INFORMATION PROVIDED Start Marker

**src/hdl/fcs_pkg.sv**
```systemverilog
// fcs_pkg: shared types and constants of the fuel cell supervisor
// beat structs, register map, configuration and controller/datapath interface
// no dependencies
package fcs_pkg;

	localparam int APB_AW = 5;
	localparam int APB_DW = 32;

	localparam logic [6:0]  FULL_DUTY  = 7'd100;
	localparam logic [6:0]  RAMP_STEP  = 7'd4;
	localparam logic [7:0]  W_ELEC     = 8'd77;
	localparam logic [7:0]  W_ELEC_OLD = 8'd179;
	localparam logic [7:0]  W_TEMP     = 8'd26;
	localparam logic [7:0]  W_TEMP_OLD = 8'd230;
	localparam logic [23:0] AVG_ROUND  = 24'd128;
	localparam logic [15:0] SIGN_FLIP  = 16'h8000;
	localparam logic [15:0] CAP_AVG_RST = 16'd6400;
	// ceil(2^32 / 100), exact for products below 2^30
	localparam logic [25:0] RECIP_100  = 26'd42949673;

	typedef enum logic [2:0] {
		REG_CAP_LOW    = 3'd0,
		REG_CAP_HIGH   = 3'd1,
		REG_MAX_TEMP   = 3'd2,
		REG_MAX_POWER  = 3'd3,
		REG_CELL_PER   = 3'd4,
		REG_BLOWER_PER = 3'd5
	} reg_idx_t;

	typedef enum logic [1:0] {
		CH_CAP  = 2'd0,
		CH_CV   = 2'd1,
		CH_CI   = 2'd2,
		CH_TEMP = 2'd3
	} avg_ch_t;

	typedef struct packed {
		logic [15:0]        cap_voltage_sample;
		logic [15:0]        cell_voltage_sample;
		logic [15:0]        cell_current_sample;
		logic signed [15:0] temperature_sample;
		logic               manual_override;
	} in_beat_t;

	typedef struct packed {
		logic [6:0]  cell_duty;
		logic [16:0] cell_compare;
		logic [16:0] blower_compare;
		logic        stack_enable;
		logic        lockout;
		logic        charge_request;
		logic        soft_starting;
	} out_beat_t;

	typedef struct packed {
		logic [15:0]        cap_low_level;
		logic [15:0]        cap_high_level;
		logic signed [15:0] temp_limit;
		logic [31:0]        power_limit;
		logic [15:0]        cell_period;
		logic [15:0]        blower_period;
	} cfg_t;

	typedef struct packed {
		logic    load_in;
		logic    avg_en;
		avg_ch_t avg_sel;
		logic    pwr_en;
		logic    dec_en;
		logic    mul_en;
		logic    out_en;
	} dp_cmd_t;

	typedef struct packed {
		logic out_free;
	} dp_sts_t;

endpackage

```
**src/hdl/fuel_cell_supervisor_core.sv**
```systemverilog
// one beat at a time: a new input beat is taken only in idle, after the sequencer
// steps one shared averaging unit over four channels, then the power, decision,
// compare multiply and reciprocal divide steps (the last stalls on a full output)
// the result register frees the input side while a result waits
// reset (arst_n low) loads register defaults and the averager/ramp state at once
// fuel_cell_supervisor_core: top level; uses fcs_pkg, fcs_regs, fcs_ctrl, fcs_dp
module fuel_cell_supervisor_core import fcs_pkg::*; (
	input  logic              clk,
	input  logic              arst_n,
	input  logic              in_valid,
	output logic              in_ready,
	input  in_beat_t          in_data,
	output logic              out_valid,
	input  logic              out_ready,
	output out_beat_t         out_data,
	input  logic              psel,
	input  logic              penable,
	input  logic              pwrite,
	input  logic [APB_AW-1:0] paddr,
	input  logic [APB_DW-1:0] pwdata,
	output logic [APB_DW-1:0] prdata,
	output logic              pready
);

	cfg_t    cfg;
	dp_cmd_t cmd;
	dp_sts_t sts;

	fcs_regs u_regs (
		.clk     (clk),
		.arst_n  (arst_n),
		.psel    (psel),
		.penable (penable),
		.pwrite  (pwrite),
		.paddr   (paddr),
		.pwdata  (pwdata),
		.prdata  (prdata),
		.pready  (pready),
		.cfg     (cfg)
	);

	fcs_ctrl u_ctrl (
		.clk      (clk),
		.arst_n   (arst_n),
		.in_valid (in_valid),
		.in_ready (in_ready),
		.sts      (sts),
		.cmd      (cmd)
	);

	fcs_dp u_dp (
		.clk       (clk),
		.arst_n    (arst_n),
		.cmd       (cmd),
		.sts       (sts),
		.cfg       (cfg),
		.in_data   (in_data),
		.out_valid (out_valid),
		.out_ready (out_ready),
		.out_data  (out_data)
	);

endmodule

```
**src/hdl/fcs_regs.sv**
```systemverilog
// fcs_regs: configuration register file behind the apb-style port
// depends on fcs_pkg
module fcs_regs import fcs_pkg::*; (
	input  logic              clk,
	input  logic              arst_n,
	input  logic              psel,
	input  logic              penable,
	input  logic              pwrite,
	input  logic [APB_AW-1:0] paddr,
	input  logic [APB_DW-1:0] pwdata,
	output logic [APB_DW-1:0] prdata,
	output logic              pready,
	output cfg_t              cfg
);

	cfg_t       cfg_q;
	logic [2:0] idx;
	logic       wr;

	assign idx    = paddr[4:2];
	assign wr     = psel & penable & pwrite;
	assign pready = 1'b1;
	assign cfg    = cfg_q;

	always_ff @(posedge clk or negedge arst_n) begin
		if (!arst_n) begin
			cfg_q.cap_low_level  <= 16'd5120;
			cfg_q.cap_high_level <= 16'd6400;
			cfg_q.temp_limit     <= 16'sd20480;
			cfg_q.power_limit    <= 32'hFFFF_FFFF;
			cfg_q.cell_period    <= 16'd999;
			cfg_q.blower_period  <= 16'd999;
		end else if (wr) begin
			unique case (idx)
				REG_CAP_LOW:    cfg_q.cap_low_level  <= pwdata[15:0];
				REG_CAP_HIGH:   cfg_q.cap_high_level <= pwdata[15:0];
				REG_MAX_TEMP:   cfg_q.temp_limit     <= pwdata[15:0];
				REG_MAX_POWER:  cfg_q.power_limit    <= pwdata;
				REG_CELL_PER:   cfg_q.cell_period    <= pwdata[15:0];
				REG_BLOWER_PER: cfg_q.blower_period  <= pwdata[15:0];
				default: ;
			endcase
		end
	end

	always_comb begin
		unique case (idx)
			REG_CAP_LOW:    prdata = {16'd0, cfg_q.cap_low_level};
			REG_CAP_HIGH:   prdata = {16'd0, cfg_q.cap_high_level};
			REG_MAX_TEMP:   prdata = {16'd0, cfg_q.temp_limit};
			REG_MAX_POWER:  prdata = cfg_q.power_limit;
			REG_CELL_PER:   prdata = {16'd0, cfg_q.cell_period};
			REG_BLOWER_PER: prdata = {16'd0, cfg_q.blower_period};
			default:        prdata = '0;
		endcase
	end

endmodule

```
**src/hdl/fcs_ctrl.sv**
```systemverilog
// fcs_ctrl: sequencing state machine, one beat at a time through the datapath
// depends on fcs_pkg
module fcs_ctrl import fcs_pkg::*; (
	input  logic    clk,
	input  logic    arst_n,
	input  logic    in_valid,
	output logic    in_ready,
	input  dp_sts_t sts,
	output dp_cmd_t cmd
);

	typedef enum logic [8:0] {
		S_IDLE    = 9'b000000001,
		S_AVG_CAP = 9'b000000010,
		S_AVG_CV  = 9'b000000100,
		S_AVG_CI  = 9'b000001000,
		S_AVG_TMP = 9'b000010000,
		S_PWR     = 9'b000100000,
		S_DEC     = 9'b001000000,
		S_MUL     = 9'b010000000,
		S_DIV     = 9'b100000000
	} state_t;

	state_t state_q, state_d;

	assign in_ready = (state_q == S_IDLE);

	always_ff @(posedge clk or negedge arst_n) begin
		if (!arst_n) begin
			state_q <= S_IDLE;
		end else begin
			state_q <= state_d;
		end
	end

	always_comb begin
		state_d = state_q;
		cmd     = '0;
		cmd.avg_sel = CH_CAP;
		unique case (state_q)
			S_IDLE: begin
				if (in_valid) begin
					cmd.load_in = 1'b1;
					state_d     = S_AVG_CAP;
				end
			end
			S_AVG_CAP: begin
				cmd.avg_en  = 1'b1;
				cmd.avg_sel = CH_CAP;
				state_d     = S_AVG_CV;
			end
			S_AVG_CV: begin
				cmd.avg_en  = 1'b1;
				cmd.avg_sel = CH_CV;
				state_d     = S_AVG_CI;
			end
			S_AVG_CI: begin
				cmd.avg_en  = 1'b1;
				cmd.avg_sel = CH_CI;
				state_d     = S_AVG_TMP;
			end
			S_AVG_TMP: begin
				cmd.avg_en  = 1'b1;
				cmd.avg_sel = CH_TEMP;
				state_d     = S_PWR;
			end
			S_PWR: begin
				cmd.pwr_en = 1'b1;
				state_d    = S_DEC;
			end
			S_DEC: begin
				cmd.dec_en = 1'b1;
				state_d    = S_MUL;
			end
			S_MUL: begin
				cmd.mul_en = 1'b1;
				state_d    = S_DIV;
			end
			S_DIV: begin
				if (sts.out_free) begin
					cmd.out_en = 1'b1;
					state_d    = S_IDLE;
				end
			end
			default: state_d = S_IDLE;
		endcase
	end

endmodule

```
**src/hdl/fcs_dp.sv**
```systemverilog
// fcs_dp: averaging, power, thresholds, duty ramp and pwm compare datapath
// depends on fcs_pkg; driven by fcs_ctrl commands
module fcs_dp import fcs_pkg::*; (
	input  logic      clk,
	input  logic      arst_n,
	input  dp_cmd_t   cmd,
	output dp_sts_t   sts,
	input  cfg_t      cfg,
	input  in_beat_t  in_data,
	output logic      out_valid,
	input  logic      out_ready,
	output out_beat_t out_data
);

	in_beat_t    in_q;
	logic [15:0] cap_avg_q, cv_avg_q, ci_avg_q, temp_avg_q;
	logic [31:0] power_q;
	logic        charge_q, was_active_q, ramp_active_q, blower_q;
	logic [6:0]  ramp_duty_q, applied_q;
	logic        lock_q, active_q;
	logic [23:0] prod_q;
	logic        out_valid_q;
	out_beat_t   out_q;

	logic [15:0] smp, old;
	logic [7:0]  wa, wb;
	logic [23:0] wsum;
	logic [15:0] avg_new;

	logic        lock_c, flag_c, act_c, ramp_act_c, blower_c;
	logic [6:0]  ramp_c, applied_c;
	logic [49:0] quot_full;
	logic [16:0] cell_cmp;

	assign sts.out_free = ~out_valid_q | out_ready;
	assign out_valid    = out_valid_q;
	assign out_data     = out_q;

	// temperature average is held offset-binary
	always_comb begin
		case (cmd.avg_sel)
			CH_CAP: begin
				smp = in_q.cap_voltage_sample;
				old = cap_avg_q;
			end
			CH_CV: begin
				smp = in_q.cell_voltage_sample;
				old = cv_avg_q;
			end
			CH_CI: begin
				smp = in_q.cell_current_sample;
				old = ci_avg_q;
			end
			default: begin
				smp = in_q.temperature_sample ^ SIGN_FLIP;
				old = temp_avg_q;
			end
		endcase
		wa = (cmd.avg_sel == CH_TEMP) ? W_TEMP : W_ELEC;
		wb = (cmd.avg_sel == CH_TEMP) ? W_TEMP_OLD : W_ELEC_OLD;
		wsum = 24'(smp) * 24'(wa) + 24'(old) * 24'(wb) + AVG_ROUND;
		avg_new = wsum[23:8];
	end

	always_comb begin
		lock_c = ($signed(temp_avg_q ^ SIGN_FLIP) > $signed(cfg.temp_limit)) ||
			(power_q > cfg.power_limit);
		flag_c = charge_q;
		if (cap_avg_q < cfg.cap_low_level) begin
			flag_c = 1'b1;
		end else if (cap_avg_q > cfg.cap_high_level) begin
			flag_c = 1'b0;
		end
		act_c      = (flag_c | in_q.manual_override) & ~lock_c;
		ramp_act_c = ramp_active_q;
		ramp_c     = ramp_duty_q;
		applied_c  = applied_q;
		blower_c   = blower_q;
		if (act_c && !was_active_q) begin
			ramp_act_c = 1'b1;
			ramp_c     = FULL_DUTY;
			blower_c   = 1'b1;
		end
		if (act_c) begin
			if (ramp_act_c) begin
				if (ramp_c != 7'd0) begin
					ramp_c    = (ramp_c > RAMP_STEP) ? ramp_c - RAMP_STEP : 7'd0;
					applied_c = ramp_c;
				end else begin
					ramp_act_c = 1'b0;
				end
			end else begin
				applied_c = 7'd0;
			end
		end else begin
			applied_c  = FULL_DUTY;
			blower_c   = 1'b0;
			ramp_act_c = 1'b0;
		end
	end

	// divide by 100 through the reciprocal
	assign quot_full = 50'(prod_q) * 50'(RECIP_100);
	assign cell_cmp  = quot_full[48:32];

	always_ff @(posedge clk) begin
		if (cmd.load_in) begin
			in_q <= in_data;
		end
		if (cmd.pwr_en) begin
			power_q <= 32'(cv_avg_q) * 32'(ci_avg_q);
		end
		if (cmd.mul_en) begin
			prod_q <= 24'(applied_q) * 24'({1'b0, cfg.cell_period} + 17'd1);
		end
		if (cmd.out_en) begin
			out_q.cell_duty      <= applied_q;
			out_q.cell_compare   <= cell_cmp;
			out_q.blower_compare <= blower_q ? {1'b0, cfg.blower_period} + 17'd1 : 17'd0;
			out_q.stack_enable   <= active_q;
			out_q.lockout        <= lock_q;
			out_q.charge_request <= charge_q;
			out_q.soft_starting  <= ramp_active_q;
		end
	end

	always_ff @(posedge clk or negedge arst_n) begin
		if (!arst_n) begin
			cap_avg_q     <= CAP_AVG_RST;
			cv_avg_q      <= '0;
			ci_avg_q      <= '0;
			temp_avg_q    <= SIGN_FLIP;
			charge_q      <= 1'b0;
			was_active_q  <= 1'b0;
			ramp_active_q <= 1'b0;
			ramp_duty_q   <= FULL_DUTY;
			applied_q     <= FULL_DUTY;
			blower_q      <= 1'b0;
			lock_q        <= 1'b0;
			active_q      <= 1'b0;
			out_valid_q   <= 1'b0;
		end else begin
			if (cmd.avg_en) begin
				case (cmd.avg_sel)
					CH_CAP:  cap_avg_q  <= avg_new;
					CH_CV:   cv_avg_q   <= avg_new;
					CH_CI:   ci_avg_q   <= avg_new;
					default: temp_avg_q <= avg_new;
				endcase
			end
			if (cmd.dec_en) begin
				charge_q      <= flag_c;
				was_active_q  <= act_c;
				ramp_active_q <= ramp_act_c;
				ramp_duty_q   <= ramp_c;
				applied_q     <= applied_c;
				blower_q      <= blower_c;
				lock_q        <= lock_c;
				active_q      <= act_c;
			end
			if (cmd.out_en) begin
				out_valid_q <= 1'b1;
			end else if (out_ready) begin
				out_valid_q <= 1'b0;
			end
		end
	end

endmodule
```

INFORMATION PROVIDED End Marker

§ **WORK ORDER**
Scan the material above. Return every line containing the string "prdata".

§ **RESPONSE FOR THIS EXERCISE**
	output logic [APB_DW-1:0] prdata,
		.prdata  (prdata),
	output logic [APB_DW-1:0] prdata,
			REG_CAP_LOW:    prdata = {16'd0, cfg_q.cap_low_level};
			REG_CAP_HIGH:   prdata = {16'd0, cfg_q.cap_high_level};
			REG_MAX_TEMP:   prdata = {16'd0, cfg_q.temp_limit};
			REG_MAX_POWER:  prdata = cfg_q.power_limit;
			REG_CELL_PER:   prdata = {16'd0, cfg_q.cell_period};
			REG_BLOWER_PER: prdata = {16'd0, cfg_q.blower_period};
			default:        prdata = '0;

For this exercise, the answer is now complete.